The American Association for Cancer Research reports that being overweight is linked to 25 percent of cancers, and adding lack of exercise and eating pro-inflammatory foods raises the risk to 33 percent of newly diagnosed cancer cases in the U.S. The International Agency for Research on Cancer (IARC) reported that being overweight increases risk for 17 different cancers: colon, rectum, esophagus, kidney, breast (women), endometrium, stomach, liver, gall bladder, pancreas, ovary and thyroid, as well as fatal prostate cancer and breast cancer in men, meningioma, multiple myeloma and B-cell lymphoma (N Engl J Med, Aug 25, 2016;375:794-798). Overweight is associated with almost five million cancer deaths each year.

• Cancer risk is associated particularly with belly fat, rather than having fat in other places (Circulation, 2008;117(13):1658–1667). It is belly fat that markedly increases inflammation.
• Full fat cells turn on your immunity to cause inflammation, insulin resistance and oxidative stress (Br J Nutr, Dec 2011;106 Suppl 3:S5-78). Obese people have higher blood levels of these markers.
• The foods that cause the highest rises in blood markers of inflammation include sugar, animal fats and fried foods (AGEs). See Anti-Inflammatory and Pro-Inflammatory Foods.
• Obesity increases levels of cell growth stimulators: insulin, insulin-like growth factor-1 (IGF-1) and leptin. It also decreases adiponectin, a cell growth inhibitor. Cell growth stimulators are associated with increased cancer risk.
• Fat cells produce large amounts of estrogen, too much of which can stimulate breast and uterus cells to grow at a very fast rate, which raises risk for cancers of the breast and endometrium.

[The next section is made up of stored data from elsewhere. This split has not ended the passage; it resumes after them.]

**config.mk**
```make
export PLATFORM = sky130hd
export DESIGN_NAME = pll_lock_reset_seq_flat
export DESIGN_NICKNAME = d
export VERILOG_FILES = /design/src/rtl/pll_lock_reset_seq_if.sv /design/src/rtl/pll_lock_reset_seq.sv /design/src/flat_wrapper.sv
export SDC_FILE = /design/constraint.sdc
export NUM_CORES = 1
export LEC_CHECK = 0
export ABC_CLOCK_PERIOD_IN_PS = 6380
export CORE_MARGIN = 8
export CORE_UTILIZATION = 45
export CTS_CLUSTER_SIZE = 8
export DETAILED_ROUTE_END_ITERATION = 6
export PLACE_DENSITY_LB_ADDON = 0.2
export SLEW_MARGIN = 20
export SYNTH_ARGS = -nofsm -noshare
export SYNTH_HDL_FRONTEND = slang
export SYNTH_SLANG_ARGS = --single-unit
```
**constraint.sdc**
```tcl
create_clock -name clk -period 6.38 [get_ports clk]
set_input_delay 1.276 -clock clk [delete_from_list [all_inputs] [get_ports clk]]
set_output_delay 1.276 -clock clk [all_outputs]
set_load 0.02 [all_outputs]
```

How Does Excess Weight Increase Cancer Risk?
The most likely explanation for the link between obesity and cancer is an overactive immunity (Archives of Physiology and Biochemistry, 2009;115(2):86–96). Your immunity is supposed to kill germs that invade your body and as soon as the germ is gone, it is supposed to reduce its activity. If your immunity stays active, it then uses the same mechanisms that it uses to kill germs on you. This is called inflammation. Your immunity attacks your own genetic material called DNA. Your DNA tells your cells that they are supposed to divide a certain number of times and then die, having been replaced by new cells. However, if the DNA in cells is damaged, the cells can forget to die and keep on dividing. For example, breast cancer cells do not kill a person as long as they stay in the breast. They kill by becoming so abundant that they spread from the breast to invade and destroy your brain, lungs, bones and whatever other organs they invade.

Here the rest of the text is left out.